==> src/rtl/lkv_pkg.sv <==
// Shared constants, types and key helpers for the LRU key-value cache.
package lkv_pkg;

   // Store geometry
   localparam int ENTRIES   = 16;
   localparam int KEY_WIDTH = 32;
   localparam int IDX_W     = $clog2(ENTRIES);
   localparam int CNT_W     = $clog2(ENTRIES + 1);
   localparam int RANK_W    = IDX_W;
   localparam int TAG_W     = KEY_WIDTH + RANK_W;

   // Field widths
   localparam int DATA_W  = 32;
   localparam int EXT_W   = 64;
   localparam int LIMIT_W = 5;
   localparam int CMP_W   = ((CNT_W > LIMIT_W) ? CNT_W : LIMIT_W) + 1;

   // Limit after reset
   localparam logic [LIMIT_W-1:0] LIMIT_RESET = LIMIT_W'(16);

   // Register port
   localparam int CSR_ADDR_W = 3;
   localparam int CSR_IDX_W  = CSR_ADDR_W - 2;
   localparam int CSR_DATA_W = 32;
   localparam logic [CSR_IDX_W-1:0] REG_ENTRY_LIMIT = CSR_IDX_W'(0);

   // Read data returned by a get that misses
   localparam logic [DATA_W-1:0] READ_MISS = '1;

   typedef enum logic {
      FUNC_GET = 1'b0,
      FUNC_PUT = 1'b1
   } func_type;

   // Result beat, hit in the lowest bit
   typedef struct packed {
      logic [DATA_W-1:0] evicted_key;
      logic              evicted;
      logic [DATA_W-1:0] read_data;
      logic              hit;
   } result_type;

   localparam int RESULT_W    = $bits(result_type);
   localparam int RSP_TDATA_W = ((RESULT_W + 7) / 8) * 8;
   localparam int REQ_TDATA_W = 2 * DATA_W;

   // Sign-extend a request key, then cut it to the stored key width
   function automatic logic [KEY_WIDTH-1:0] key_from_req(input logic [DATA_W-1:0] raw);
      logic [EXT_W-1:0] ext;
      ext = {{(EXT_W - DATA_W){raw[DATA_W-1]}}, raw};
      return ext[KEY_WIDTH-1:0];
   endfunction

   // Low data-width bits of a stored key, zero-extended when the key is narrower
   function automatic logic [DATA_W-1:0] key_low(input logic [KEY_WIDTH-1:0] key);
      logic [EXT_W-1:0] ext;
      ext = EXT_W'(key);
      return ext[DATA_W-1:0];
   endfunction

endpackage

==> src/rtl/lkv_ram.sv <==
// Generic single-write, single-read synchronous RAM with registered read data.
module lkv_ram #(
   parameter int WIDTH = 32,
   parameter int DEPTH = 16
) (
   input  logic                     clock,
   input  logic                     wr_en,
   input  logic [$clog2(DEPTH)-1:0] wr_addr,
   input  logic [WIDTH-1:0]         wr_data,
   input  logic                     rd_en,
   input  logic [$clog2(DEPTH)-1:0] rd_addr,
   output logic [WIDTH-1:0]         rd_data
);

   logic [WIDTH-1:0] mem [DEPTH];
   logic [WIDTH-1:0] rd_data_ff;

   // Write port
   always_ff @(posedge clock) begin
      if (wr_en) begin
         mem[wr_addr] <= wr_data;
      end
   end

   // Read port, data holds until the next read
   always_ff @(posedge clock) begin
      if (rd_en) begin
         rd_data_ff <= mem[rd_addr];
      end
   end

   assign rd_data = rd_data_ff;

endmodule

==> src/rtl/lkv_csr.sv <==
// Register port holding the entry limit.
module lkv_csr (
   input  logic                              clock,
   input  logic                              reset,
   input  logic                              csr_psel,
   input  logic                              csr_penable,
   input  logic                              csr_pwrite,
   input  logic [lkv_pkg::CSR_ADDR_W-1:0]    csr_paddr,
   input  logic [lkv_pkg::CSR_DATA_W-1:0]    csr_pwdata,
   output logic [lkv_pkg::CSR_DATA_W-1:0]    csr_prdata,
   output logic                              csr_pready,
   output logic [lkv_pkg::LIMIT_W-1:0]       entry_limit
);

   logic [lkv_pkg::LIMIT_W-1:0]   limit_ff;
   logic [lkv_pkg::CSR_IDX_W-1:0] reg_idx;
   logic                          wr_access;

   assign reg_idx    = csr_paddr[lkv_pkg::CSR_ADDR_W-1:2];
   assign csr_pready = 1'b1;
   assign wr_access  = csr_psel && csr_penable && csr_pwrite && csr_pready;

   // Take the limit on the access phase of a write
   always_ff @(posedge clock) begin
      if (reset) begin
         limit_ff <= lkv_pkg::LIMIT_RESET;
      end else if (wr_access && (reg_idx == lkv_pkg::REG_ENTRY_LIMIT)) begin
         limit_ff <= csr_pwdata[lkv_pkg::LIMIT_W-1:0];
      end
   end

   // Read mux
   always_comb begin
      unique case (reg_idx)
         lkv_pkg::REG_ENTRY_LIMIT: csr_prdata = lkv_pkg::CSR_DATA_W'(limit_ff);
         default:                  csr_prdata = '0;
      endcase
   end

   assign entry_limit = limit_ff;

endmodule

==> src/rtl/lkv_engine.sv <==
// Lookup engine: scans the tag memory, decides hit, insert or eviction, then re-ranks.
module lkv_engine (
   input  logic                          clock,
   input  logic                          reset,
   input  logic [lkv_pkg::LIMIT_W-1:0]   entry_limit,
   input  logic                          req_valid,
   output logic                          req_ready,
   input  logic                          req_func,
   input  logic [lkv_pkg::DATA_W-1:0]    req_key,
   input  logic [lkv_pkg::DATA_W-1:0]    req_value,
   output logic                          res_valid,
   input  logic                          res_ready,
   output lkv_pkg::result_type           res
);

   typedef enum logic [2:0] {
      ST_IDLE,
      ST_SCAN,
      ST_DECIDE,
      ST_SWEEP,
      ST_RESP
   } state_type;

   state_type                      state_ff;
   logic [lkv_pkg::CNT_W-1:0]      cnt_ff;

   // Request held for the whole operation
   lkv_pkg::func_type              func_ff;
   logic [lkv_pkg::KEY_WIDTH-1:0]  key_ff;
   logic [lkv_pkg::DATA_W-1:0]     value_ff;

   // Occupancy
   logic [lkv_pkg::ENTRIES-1:0]    valid_ff;
   logic [lkv_pkg::CNT_W-1:0]      count_ff;

   // Scan trackers
   logic                           found_ff;
   logic [lkv_pkg::IDX_W-1:0]      found_idx_ff;
   logic [lkv_pkg::RANK_W-1:0]     found_rank_ff;
   logic                           lru_ff;
   logic [lkv_pkg::IDX_W-1:0]      lru_idx_ff;
   logic [lkv_pkg::RANK_W-1:0]     lru_rank_ff;
   logic [lkv_pkg::KEY_WIDTH-1:0]  lru_key_ff;
   logic                           free_ff;
   logic [lkv_pkg::IDX_W-1:0]      free_idx_ff;

   // Re-rank sweep controls
   logic [lkv_pkg::IDX_W-1:0]      target_idx_ff;
   logic [lkv_pkg::CNT_W-1:0]      thr_ff;
   logic                           ins_ff;
   logic                           load_value_ff;

   lkv_pkg::result_type            res_ff;

   // Memory ports
   logic                           tag_wr_en;
   logic [lkv_pkg::TAG_W-1:0]      tag_wr_data;
   logic                           tag_rd_en;
   logic [lkv_pkg::TAG_W-1:0]      tag_rd_data;
   logic                           val_wr_en;
   logic [lkv_pkg::IDX_W-1:0]      val_wr_addr;
   logic                           val_rd_en;
   logic [lkv_pkg::DATA_W-1:0]     val_rd_data;

   // Row under processing (read in the previous cycle)
   logic [lkv_pkg::CNT_W-1:0]      row_cnt;
   logic [lkv_pkg::IDX_W-1:0]      row_idx;
   logic                           row_live;
   logic                           row_valid;
   logic [lkv_pkg::KEY_WIDTH-1:0]  row_key;
   logic [lkv_pkg::RANK_W-1:0]     row_rank;
   logic                           issue_live;

   // Decision terms
   logic                           is_put;
   logic [lkv_pkg::CMP_W-1:0]      lim_eff;
   logic                           need_evict;
   logic                           self_evict;
   logic [lkv_pkg::IDX_W-1:0]      free_sel;
   logic                           sweep_go;

   assign row_cnt    = cnt_ff - lkv_pkg::CNT_W'(1);
   assign row_idx    = row_cnt[lkv_pkg::IDX_W-1:0];
   assign row_live   = (cnt_ff != '0);
   assign issue_live = (cnt_ff < lkv_pkg::CNT_W'(lkv_pkg::ENTRIES));
   assign row_valid  = valid_ff[row_idx];
   assign row_key    = tag_rd_data[lkv_pkg::TAG_W-1:lkv_pkg::RANK_W];
   assign row_rank   = tag_rd_data[lkv_pkg::RANK_W-1:0];

   // Effective limit and the eviction decision for a new key
   always_comb begin
      is_put = (func_ff == lkv_pkg::FUNC_PUT);
      if (lkv_pkg::CMP_W'(entry_limit) > lkv_pkg::CMP_W'(lkv_pkg::ENTRIES)) begin
         lim_eff = lkv_pkg::CMP_W'(lkv_pkg::ENTRIES);
      end else begin
         lim_eff = lkv_pkg::CMP_W'(entry_limit);
      end
      need_evict = (lkv_pkg::CMP_W'(count_ff) + lkv_pkg::CMP_W'(1)) > lim_eff;
      self_evict = need_evict && (count_ff == '0);
      // Lowest invalid slot once the least recent entry is dropped
      if (need_evict && (!free_ff || (lru_idx_ff < free_idx_ff))) begin
         free_sel = lru_idx_ff;
      end else begin
         free_sel = free_idx_ff;
      end
      sweep_go = found_ff || (is_put && !self_evict);
   end

   // Value memory access happens only in the decide cycle
   assign val_wr_en   = (state_ff == ST_DECIDE) && is_put && (found_ff || !self_evict);
   assign val_wr_addr = found_ff ? found_idx_ff : free_sel;
   assign val_rd_en   = (state_ff == ST_DECIDE) && !is_put && found_ff;

   // Tag memory: read one row a cycle, write back the previous row in the sweep
   assign tag_rd_en = ((state_ff == ST_SCAN) || (state_ff == ST_SWEEP)) && issue_live;
   assign tag_wr_en = (state_ff == ST_SWEEP) && row_live;

   always_comb begin
      if (row_idx == target_idx_ff) begin
         tag_wr_data = {(ins_ff ? key_ff : row_key), lkv_pkg::RANK_W'(0)};
      end else if (row_valid && (lkv_pkg::CNT_W'(row_rank) < thr_ff)) begin
         tag_wr_data = {row_key, row_rank + lkv_pkg::RANK_W'(1)};
      end else begin
         tag_wr_data = {row_key, row_rank};
      end
   end

   lkv_ram #(
      .WIDTH (lkv_pkg::TAG_W),
      .DEPTH (lkv_pkg::ENTRIES)
   ) u_tag_ram (
      .clock   (clock),
      .wr_en   (tag_wr_en),
      .wr_addr (row_idx),
      .wr_data (tag_wr_data),
      .rd_en   (tag_rd_en),
      .rd_addr (cnt_ff[lkv_pkg::IDX_W-1:0]),
      .rd_data (tag_rd_data)
   );

   lkv_ram #(
      .WIDTH (lkv_pkg::DATA_W),
      .DEPTH (lkv_pkg::ENTRIES)
   ) u_val_ram (
      .clock   (clock),
      .wr_en   (val_wr_en),
      .wr_addr (val_wr_addr),
      .wr_data (value_ff),
      .rd_en   (val_rd_en),
      .rd_addr (found_idx_ff),
      .rd_data (val_rd_data)
   );

   // Sequencer
   always_ff @(posedge clock) begin
      if (reset) begin
         state_ff <= ST_IDLE;
         cnt_ff   <= '0;
         valid_ff <= '0;
         count_ff <= '0;
         found_ff <= 1'b0;
         lru_ff   <= 1'b0;
         free_ff  <= 1'b0;
      end else begin
         unique case (state_ff)
            ST_IDLE: begin
               if (req_valid) begin
                  func_ff  <= lkv_pkg::func_type'(req_func);
                  key_ff   <= lkv_pkg::key_from_req(req_key);
                  value_ff <= req_value;
                  cnt_ff   <= '0;
                  found_ff <= 1'b0;
                  lru_ff   <= 1'b0;
                  free_ff  <= 1'b0;
                  state_ff <= ST_SCAN;
               end
            end
            ST_SCAN: begin
               cnt_ff <= cnt_ff + lkv_pkg::CNT_W'(1);
               if (row_live) begin
                  // First valid match
                  if (row_valid && (row_key == key_ff) && !found_ff) begin
                     found_ff      <= 1'b1;
                     found_idx_ff  <= row_idx;
                     found_rank_ff <= row_rank;
                  end
                  // Oldest valid entry
                  if (row_valid && (!lru_ff || (row_rank > lru_rank_ff))) begin
                     lru_ff      <= 1'b1;
                     lru_idx_ff  <= row_idx;
                     lru_rank_ff <= row_rank;
                     lru_key_ff  <= row_key;
                  end
                  // Lowest free slot
                  if (!row_valid && !free_ff) begin
                     free_ff     <= 1'b1;
                     free_idx_ff <= row_idx;
                  end
               end
               if (!issue_live) begin
                  state_ff <= ST_DECIDE;
               end
            end
            ST_DECIDE: begin
               cnt_ff            <= '0;
               res_ff.hit        <= found_ff;
               res_ff.read_data  <= (is_put || found_ff) ? '0 : lkv_pkg::READ_MISS;
               res_ff.evicted    <= 1'b0;
               res_ff.evicted_key <= '0;
               load_value_ff     <= !is_put && found_ff;
               ins_ff            <= 1'b0;
               if (found_ff) begin
                  target_idx_ff <= found_idx_ff;
                  thr_ff        <= lkv_pkg::CNT_W'(found_rank_ff);
               end else if (is_put) begin
                  if (self_evict) begin
                     // Nothing held: the new key leaves at once
                     res_ff.evicted     <= 1'b1;
                     res_ff.evicted_key <= lkv_pkg::key_low(key_ff);
                  end else begin
                     if (need_evict) begin
                        res_ff.evicted     <= 1'b1;
                        res_ff.evicted_key <= lkv_pkg::key_low(lru_key_ff);
                        valid_ff[lru_idx_ff] <= 1'b0;
                     end else begin
                        count_ff <= count_ff + lkv_pkg::CNT_W'(1);
                     end
                     valid_ff[free_sel] <= 1'b1;
                     target_idx_ff      <= free_sel;
                     thr_ff             <= lkv_pkg::CNT_W'(lkv_pkg::ENTRIES);
                     ins_ff             <= 1'b1;
                  end
               end
               state_ff <= sweep_go ? ST_SWEEP : ST_RESP;
            end
            ST_SWEEP: begin
               cnt_ff <= cnt_ff + lkv_pkg::CNT_W'(1);
               if (!issue_live) begin
                  if (load_value_ff) begin
                     res_ff.read_data <= val_rd_data;
                  end
                  state_ff <= ST_RESP;
               end
            end
            ST_RESP: begin
               if (res_ready) begin
                  state_ff <= ST_IDLE;
               end
            end
            default: begin
               state_ff <= ST_IDLE;
            end
         endcase
      end
   end

   assign req_ready = (state_ff == ST_IDLE);
   assign res_valid = (state_ff == ST_RESP);
   assign res       = res_ff;

   // Fill count tracks the valid bits
   a_count_matches_valid: assert property (@(posedge clock) disable iff (reset)
      count_ff == lkv_pkg::CNT_W'($countones(valid_ff)))
      else $error("fill count differs from number of valid entries");

   // A hit always points at a live entry
   a_hit_slot_valid: assert property (@(posedge clock) disable iff (reset)
      (state_ff == ST_DECIDE) && found_ff |-> valid_ff[found_idx_ff])
      else $error("hit slot is not valid");

   // An insert never lands on a live entry other than the one being evicted
   a_insert_slot_free: assert property (@(posedge clock) disable iff (reset)
      (state_ff == ST_DECIDE) && is_put && !found_ff && !self_evict |->
         (!valid_ff[free_sel] || (need_evict && (free_sel == lru_idx_ff))))
      else $error("insert slot already occupied");

   // An eviction from a non-empty store has found a victim
   a_victim_found: assert property (@(posedge clock) disable iff (reset)
      (state_ff == ST_DECIDE) && is_put && !found_ff && need_evict && (count_ff != '0)
         |-> lru_ff)
      else $error("eviction without a least recent entry");

endmodule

*-*-*

→ Task requirements: Check each line of the listing above for the string "property", then give how many lines have it. No other text.

→ Reply: 4